A couple from Townsville bought a “Richmond Bridge” and a “Silent Disco” print. A young lady, looking for a gift for her girlfriend, who lives in the Richmond, Tasmania area, bought her a “Two to Tango” tote bag. This is another tailored made gift because this girlfriend has a male and female emu as pets!! Their names are Ernie and Bert! 😊 Emus as pets are unusual pets but having emu pets in Tasmania is even more unusual because they are not endemic to Tasmania. The emus Tasmania used to have, have been extinct for over 100 years. https://theunfurlingartist.wordpress.com/2020/02/03/the-study-of-emu-poo/
I was pretty keen on packing up and getting away as soon as the gates opened. I was making good time and everything was fitting back into the car quite well and when I finished, I saw my gazebo standing there trying to look inconspicuous. Arg. I had to unpack half the car to pack it again, then got home and unpacked again and then headed out to the Welcome Swallow Brewery’s opening celebrations. https://www.welcomeswallow.com.au/ It’s an awesome venue and space. It was a great evening with amazing tasting boutique beer, made from Nigel’s homegrown, organic hops and raspberries.
I hope that you are staying warm and safe inside this week.
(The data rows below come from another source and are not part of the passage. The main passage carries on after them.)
--- config.mk ---
export PLATFORM = sky130hd
export DESIGN_NAME = fetch_unit
export DESIGN_NICKNAME = d
export VERILOG_FILES = /design/src/rtl/fetch_pkg.sv /design/src/rtl/jump_lut.sv /design/src/rtl/fetch_unit.sv
export SDC_FILE = /design/constraint.sdc
export NUM_CORES = 1
export LEC_CHECK = 0
export ABC_AREA = 1
export CAP_MARGIN = 5
export CORE_MARGIN = 4
export CORE_UTILIZATION = 28
export CTS_CLUSTER_DIAMETER = 100
export DETAILED_ROUTE_END_ITERATION = 7
export SYNTH_ARGS = -nofsm -noshare
export SYNTH_HDL_FRONTEND = slang
export SYNTH_SLANG_ARGS = --single-unit
--- constraint.sdc ---
create_clock -name Clk -period 2 [get_ports Clk]
set_input_delay 0.4 -clock Clk [delete_from_list [all_inputs] [get_ports Clk]]
set_output_delay 0.4 -clock Clk [all_outputs]
set_load 0.02 [all_outputs]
Australia’s early settlers hunted emus for food and as a result the emus that were abundant in Tasmania and Australia’s east coast disappeared. Today, only one population remains in existence, aside from the thriving Australian inland emus, the coastal emu. The New South Wales (NSW) Government, in 2002, listed the coastal emus as an endangered population as its numbers were, and continues to be, in steep decline.
The coastal emu is genetically distinct from the inland emu and an important seed disperser. It travels large distances and plays an important role in the regeneration of native species. Other species do a similar service but not to the same capacity. If the coastal emu is lost from the ecosystem it will reduce diversity and populations of species that depend on the plants, not to mention the loss of another emu species.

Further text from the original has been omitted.